`config.mk`:
```
export PLATFORM = sky130hd
export DESIGN_NAME = adc_2lane_deser
export DESIGN_NICKNAME = d
export VERILOG_FILES = /design/src/rtl/adc_2lane_deser.sv
export SDC_FILE = /design/constraint.sdc
export NUM_CORES = 1
export LEC_CHECK = 0
export CAP_MARGIN = 5
export CORE_ASPECT_RATIO = 0.5
export CORE_UTILIZATION = 28
export DETAILED_ROUTE_END_ITERATION = 10
export HOLD_SLACK_MARGIN = 0.08
export PLACE_DENSITY = 0.53
export SKIP_CTS_REPAIR_TIMING = 1
export SYNTH_ARGS = -nofsm -noshare
export SYNTH_HDL_FRONTEND = slang
export SYNTH_SLANG_ARGS = --single-unit
```
`constraint.sdc`:
```
create_clock -name clk_i -period 3.26 [get_ports clk_i]
set_input_delay 0.815 -clock clk_i [delete_from_list [all_inputs] [get_ports clk_i]]
set_output_delay 0.815 -clock clk_i [all_outputs]
set_load 0.03 [all_outputs]
```
`src/rtl/adc_2lane_deser.sv`:
```
// Receive-side deframer for a 2-lane bitwise serial ADC link: frame search with 1-bit slip,
// lock qualification, and 16-bit word rebuild from the two data lanes.
module adc_2lane_deser #(
  parameter int         DW  = 14,
  parameter int         LCK = 4,
  parameter int         UNL = 2,
  parameter logic [7:0] FRM = 8'hF0
) (
  input  logic          clk_i,
  input  logic          rstn_i,
  input  logic          en_i,
  input  logic [1:0]    frm_i,
  input  logic [1:0]    ln1_i,
  input  logic [1:0]    ln0_i,
  output logic [DW-1:0] dat_o,
  output logic          dat_vld_o,
  output logic          lock_o,
  output logic          slip_o,
  output logic [15:0]   err_cnt_o
);

  // state    | meaning
  // SEARCH   | hunting for the frame pattern at bit offset 0 or 1, every clk
  // CHECK    | frame found, confirming LCK consecutive good frames
  // LOCKED   | emitting samples, UNL consecutive bad frames drop lock
  localparam logic [1:0] S_SEARCH = 2'd0;
  localparam logic [1:0] S_CHECK  = 2'd1;
  localparam logic [1:0] S_LOCKED = 2'd2;

  localparam logic [7:0] LCK_C = 8'(LCK);
  localparam logic [7:0] UNL_C = 8'(UNL);

  logic [9:0]    frm_h_q, ln1_h_q, ln0_h_q;
  logic [9:0]    frm_h_d, ln1_h_d, ln0_h_d;
  logic [1:0]    state_q, state_d;
  logic [1:0]    phase_q, phase_d;
  logic          off_q, off_d;
  logic [7:0]    good_q, good_d;
  logic [7:0]    miss_q, miss_d;
  logic [DW-1:0] dat_q, dat_d;
  logic          vld_q, vld_d;
  logic          lock_q, lock_d;
  logic          slip_q, slip_d;
  logic [15:0]   err_q, err_d;

  logic          m0, m1, frm_ok;
  logic [7:0]    frm_win, l1_win, l0_win;
  logic [15:0]   word;
  logic          unused_hist;

  // Frames are tested on the history including this clk's pair, so a sample
  // is reported on the edge that captures its last bit pair.
  always_comb begin
    frm_h_d = {frm_h_q[7:0], frm_i};
    ln1_h_d = {ln1_h_q[7:0], ln1_i};
    ln0_h_d = {ln0_h_q[7:0], ln0_i};
    m0      = (frm_h_d[7:0] == FRM);
    m1      = (frm_h_d[8:1] == FRM);
    frm_win = off_q ? frm_h_d[8:1] : frm_h_d[7:0];
    l1_win  = off_q ? ln1_h_d[8:1] : ln1_h_d[7:0];
    l0_win  = off_q ? ln0_h_d[8:1] : ln0_h_d[7:0];
    frm_ok  = (frm_win == FRM);
    word    = '0;
    for (int k = 0; k < 8; k++) begin
      word[15-2*k] = l1_win[7-k];
      word[14-2*k] = l0_win[7-k];
    end
  end

  assign unused_hist = ^{frm_h_q[9:8], ln1_h_q[9:8], ln0_h_q[9:8]};

  always_comb begin
    state_d = state_q;
    phase_d = phase_q;
    off_d   = off_q;
    good_d  = good_q;
    miss_d  = miss_q;
    dat_d   = dat_q;
    vld_d   = 1'b0;
    err_d   = err_q;
    if (!en_i) begin
      state_d = S_SEARCH;
      good_d  = '0;
      miss_d  = '0;
    end else begin
      case (state_q)
        S_SEARCH: begin
          if (m0 || m1) begin
            off_d   = !m0;
            phase_d = 2'd0;
            good_d  = 8'd1;
            miss_d  = '0;
            state_d = (LCK_C == 8'd1) ? S_LOCKED : S_CHECK;
          end
        end
        S_CHECK: begin
          phase_d = phase_q + 2'd1;
          if (phase_q == 2'd3) begin
            if (frm_ok) begin
              good_d = good_q + 8'd1;
              if (good_d >= LCK_C) state_d = S_LOCKED;
            end else begin
              state_d = S_SEARCH;
            end
          end
        end
        S_LOCKED: begin
          phase_d = phase_q + 2'd1;
          if (phase_q == 2'd3) begin
            if (frm_ok) begin
              vld_d  = 1'b1;
              dat_d  = word[15 -: DW];
              miss_d = '0;
            end else begin
              miss_d = miss_q + 8'd1;
              if (err_q != 16'hFFFF) err_d = err_q + 16'd1;
              if (miss_d >= UNL_C) state_d = S_SEARCH;
            end
          end
        end
        default: state_d = S_SEARCH;
      endcase
    end
    lock_d = (state_d == S_LOCKED);
    slip_d = off_d;
  end

  always_ff @(posedge clk_i or negedge rstn_i) begin
    if (!rstn_i) begin
      frm_h_q <= '0;
      ln1_h_q <= '0;
      ln0_h_q <= '0;
      state_q <= S_SEARCH;
      phase_q <= '0;
      off_q   <= 1'b0;
      good_q  <= '0;
      miss_q  <= '0;
      dat_q   <= '0;
      vld_q   <= 1'b0;
      lock_q  <= 1'b0;
      slip_q  <= 1'b0;
      err_q   <= '0;
    end else begin
      frm_h_q <= frm_h_d;
      ln1_h_q <= ln1_h_d;
      ln0_h_q <= ln0_h_d;
      state_q <= state_d;
      phase_q <= phase_d;
      off_q   <= off_d;
      good_q  <= good_d;
      miss_q  <= miss_d;
      dat_q   <= dat_d;
      vld_q   <= vld_d;
      lock_q  <= lock_d;
      slip_q  <= slip_d;
      err_q   <= err_d;
    end
  end

  assign dat_o     = dat_q;
  assign dat_vld_o = vld_q;
  assign lock_o    = lock_q;
  assign slip_o    = slip_q;
  assign err_cnt_o = err_q;

endmodule

```
==> metrics.md <==
| Metric | Value |
|---|---|
| Run status | `finished with violations` |
| Failing checks | `design-rule violations` |
| Final worst path period share | `between 80% and 90%` |
| Fin. Hold Viols | `0` |
| CP endpoint kind | `flop` |
| Post-route setup TNS | `0 ns` |
| Fill cells | `between 1k and 1.5k` |
| Worst-path clk slew | `around 0.060 ns` |
| Post-route ant nets | `0` |
| Starting Density | `between 20 and 30%` |
| Nets | `between 300 and 400` |
| VDD IR max | `0.210 mV` |
| Number of synthesized flops with an enable pin | `0` |
| Core region area | `0.0118 mm^2` |
| Layout cell share with drive strength beyond 1 | `9.04%` |
| Synth Flop Type | `dfrtp_1` |
| Global-route wire length before repair | `approximately 12000 um` |
| Area occupied by multi-input gates | `between 0.001 and 0.0015 mm^2` |
| Die area | `between 0.01 and 0.015 mm^2` |
| Skew-Pair Late Insertion Delay | `~0.34 ns` |
| Rows | `28` |
| Sequential share of the synthesized area | `between 50% and 60%` |
| H-tree depth | `3` |
| # diodes | `0` |
| Post-synthesis instance area | `between 0.003 and 0.004 mm^2` |
| Sequential cell area | `0.00185 mm^2` |
| Synth Register Bits | `74` |
| Synth Net Count | `between 300 and 400` |
| FMAX | `roughly 380 MHz` |
| Critical path arrival | `between 2 and 3 ns` |
| Clk sinks | `74` |
| Final GP Congestion | `about 0.77` |
| Most common cell after layout, fill and taps aside | `dfrtp_1` |
| Synthesis-to-layout area growth | `26.7%` |
| Yosys cell types | `45` |
| Total number of vias | `about 2.5k` |
| CP max FO | `8` |
| Number of global-route vias before repair | `2364` |
| GR Util All Layers | `around an eighth` |
| Largest net degree at the start of global routing | `75` |
| # DRC | `1` |
| DP Worst Slack | `~0.27 ns` |
| Synth warn | `0` |
| TritonCTS buffer count | `9` |
| Final Max Tran Viols | `0` |
| DR pass1 iterations | `7` |
| Per-cell routed wire length | `12.5 um` |
| Final min period | `~2.6 ns` |
| Hold/Removal Path Class | `flop to flop` |
| IO Count | `between 40 and 50` |
| Average cell area after synthesis | `approximately 10 um^2` |
| PortBufs | `41` |
| Ys async rst share | `100%` |
| Max-slew headroom | `roughly two fifths` |
| Setup CP Type | `input port to flop` |
| Final worst slack | `~0.62 ns` |
| Max clock buf depth | `2` |
| Leading cell types in the layout, fill and taps excluded | `74 x dfrtp_1, 40 x nor2_1, 40 x clkdlybuf4s50_1` |
| Critical Path RT | `around 3.5 ns` |
| Clk_skew | `between 0.009 and 0.01 ns` |
| CTS tree | `yes` |
| Maxcap violations | `0` |
| Dpl hpwl | `approximately 4600 um` |
| DR iter-0 viols | `about 120` |
| Crit start category | `input port` |
| Final setup fails | `0` |
| Total gr overflow | `0` |
| DR vias/cell | `4.53` |
| Power Density | `approximately 470 mW/mm^2` |
| Root Driver | `clkbuf_16` |
| RSZ-0062 raised after global routing | `false` |
| DIE WIDTH | `158 um` |
| Leakage | `~0.0019 uW` |
| Die Ht | `79.9 um` |
| Initial antenna violation count | `0` |
| Post-synthesis cell count | `between 300 and 400` |
| Worst-Margin Slew | `a little over 0.9 ns` |
| Drt total wl | `approximately 6800 um` |
## flip-flops by register name, indices dropped and copies added, names as in the netlist, 2 cells and up
name,count
frm_h_q,7
ln1_h_q,7
state_q,2
good_q,8
miss_q,8
err_cnt_o,16
dat_o,14
ln0_h_q,7
phase_q,2
## per-layer routing
layer	part of all wire [%]	global-route usage, %
met4	0.89	4.08
met3	3.5	3.96
met2	44	17.9
met5	0	0
met1	52	15.9
## cell usage after synthesis, drive strengths merged (2+ instances only)
| cell | count | share of area (%) |
|---|---|---|
| a211oi | 2 | 0.74 |
| and3 | 6 | 1.1 |
| nor2 | 41 | 4.5 |
| ha | 9 | 3.3 |
| a311oi | 2 | 0.52 |
| nor3 | 3 | 0.44 |
| a31oi | 2 | 0.37 |
| clkbuf | 2 | 0.22 |
| or2 | 2 | 0.37 |
| o21ai | 24 | 3.5 |
| nand4 | 4 | 0.74 |
| o31ai | 8 | 1.8 |
| nand2b | 4 | 0.74 |
| or3 | 2 | 0.37 |
| o211ai | 3 | 0.96 |
| and4 | 3 | 0.77 |
| nor2b | 3 | 0.55 |
| dfrtp | 74 | 55 |
| nand3 | 11 | 1.6 |
| or3b | 3 | 0.85 |
| mux2 | 2 | 0.66 |
| xnor2 | 7 | 1.8 |
| buf | 7 | 1.4 |
| inv | 12 | 1.3 |
| xor2 | 10 | 2.6 |
| nand2 | 27 | 3.0 |
| and2 | 6 | 1.1 |
| a21oi | 20 | 2.9 |
| mux2i | 15 | 4.4 |
## final timing paths
kind                                             endpoint  cells past startpoint            startpoint  slack [ns]
worst max-delay path                miss_q[7]$_DFFE_PN0P_                      7              frm_i[1]        0.62
worst min-delay path                 frm_h_q[3]$_DFF_PN0_                      0  frm_h_q[1]$_DFF_PN0_        0.37
worst max register to register  err_cnt_o[15]$_DFFE_PN0P_                      8  state_q[0]$_DFF_PN0_        1.11
worst min register to register       frm_h_q[3]$_DFF_PN0_                      0  frm_h_q[1]$_DFF_PN0_        0.37
max in group asynchronous            frm_h_q[6]$_DFF_PN0_                      1                rstn_i        2.04
min in group asynchronous           good_q[4]$_DFFE_PN0P_                      1                rstn_i        0.62
## worst max-delay path, stage by stage
cell and delay [ns]:
clkdlybuf4s50_1 0.44, or4b_4 0.58, a211oi_2 0.24, nand2b_1 0.21, a21oi_1 0.22, o21ai_0 0.23
o31ai_1 0.09
## cells by family after synthesis
| family | share of synthesized area [%] |
|---|---|
| xor+xnor | 4.38 |
| fa+ha+maj | 3.31 |
| buf+inv | 2.98 |
| flops | 54.5 |
| mux | 5.08 |
| simple gates | 17.0 |
| compound gates | 12.7 |
## through the flow
step           cells  area [um^2]  power [uW]  hold WS (ns)  utilization (%)
4_1_cts          541         4300        2050         0.376             36.5
3_3_place_gp     525         4000        1040         0.362             33.9
6_report         541         4300        2030         0.375             36.5
2_1_floorplan    324         3400         999         0.346                -
5_1_grt          541         4300        2100         0.380             36.5
3_5_place_dp     525         4000        1040         0.359             33.9
## report_power, final
part	internal [uW]	switching (uW)	leakage (uW)
Sequential	933	9.75	0.000980
Clock	614	391	0.000149
Combinational	30.0	47.3	0.000742
Total	1580	448	0.00187
## area by class of cell
class,count,area share (%)
Multi-Input combinational cell,229,33.6
Timing Repair Buffer,45,10.5
Inverter,12,1.05
Clock inverter,6,1.51
Sequential cell,74,43.0
Tap cell,165,4.80
Clock buffer,10,5.55
Note: power is estimated with default switching activity, not from simulation.
==> src/flat_wrapper.sv <==
// flat-port wrapper written by rule: the top's interface ports become plain ports
module board_sprite_loader_flat import sprite_pkg::*;
#(
  parameter int   DEPTH = BOARD_DEPTH,
  parameter int   NCOL  = 3,
  parameter rgb_t PAL0  = 24'h9a12a2,
  parameter rgb_t PAL1  = 24'h000000,
  parameter rgb_t PAL2  = 24'hdcdcd9
)
  (Clk, Reset_n, start, busy, done, err, err_addr, bus_pix_valid, bus_pix_rgb, bus_pix_ready, bus_wr_en, bus_wr_addr, bus_wr_data);
  board_sprite_loader_if bus_i ();
  input  logic Clk;
  input  logic Reset_n;
  input  logic start;
  output logic busy;
  output logic done;
  output logic err;
  output sprite_addr_t err_addr;
  input wire logic [$bits(bus_i.pix_valid)-1:0] bus_pix_valid;
  input wire logic [$bits(bus_i.pix_rgb)-1:0] bus_pix_rgb;
  output wire logic [$bits(bus_i.pix_ready)-1:0] bus_pix_ready;
  output wire logic [$bits(bus_i.wr_en)-1:0] bus_wr_en;
  output wire logic [$bits(bus_i.wr_addr)-1:0] bus_wr_addr;
  output wire logic [$bits(bus_i.wr_data)-1:0] bus_wr_data;
  assign bus_i.pix_valid = bus_pix_valid;
  assign bus_i.pix_rgb = bus_pix_rgb;
  assign bus_pix_ready = bus_i.pix_ready;
  assign bus_wr_en = bus_i.wr_en;
  assign bus_wr_addr = bus_i.wr_addr;
  assign bus_wr_data = bus_i.wr_data;
  board_sprite_loader #(.DEPTH(DEPTH), .NCOL(NCOL), .PAL0(PAL0), .PAL1(PAL1), .PAL2(PAL2)) u_core (.Clk(Clk), .Reset_n(Reset_n), .start(start), .bus(bus_i), .busy(busy), .done(done), .err(err), .err_addr(err_addr));
endmodule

■ Requirement: Your answer should consist solely of the lines above from the line with "nand3 | 11 | 1.6 |" to the line with "worst max register", both included, reproduced exactly.

■ Output for this exercise:
| nand3 | 11 | 1.6 |
| or3b | 3 | 0.85 |
| mux2 | 2 | 0.66 |
| xnor2 | 7 | 1.8 |
| buf | 7 | 1.4 |
| inv | 12 | 1.3 |
| xor2 | 10 | 2.6 |
| nand2 | 27 | 3.0 |
| and2 | 6 | 1.1 |
| a21oi | 20 | 2.9 |
| mux2i | 15 | 4.4 |
## final timing paths
kind                                             endpoint  cells past startpoint            startpoint  slack [ns]
worst max-delay path                miss_q[7]$_DFFE_PN0P_                      7              frm_i[1]        0.62
worst min-delay path                 frm_h_q[3]$_DFF_PN0_                      0  frm_h_q[1]$_DFF_PN0_        0.37
worst max register to register  err_cnt_o[15]$_DFFE_PN0P_                      8  state_q[0]$_DFF_PN0_        1.11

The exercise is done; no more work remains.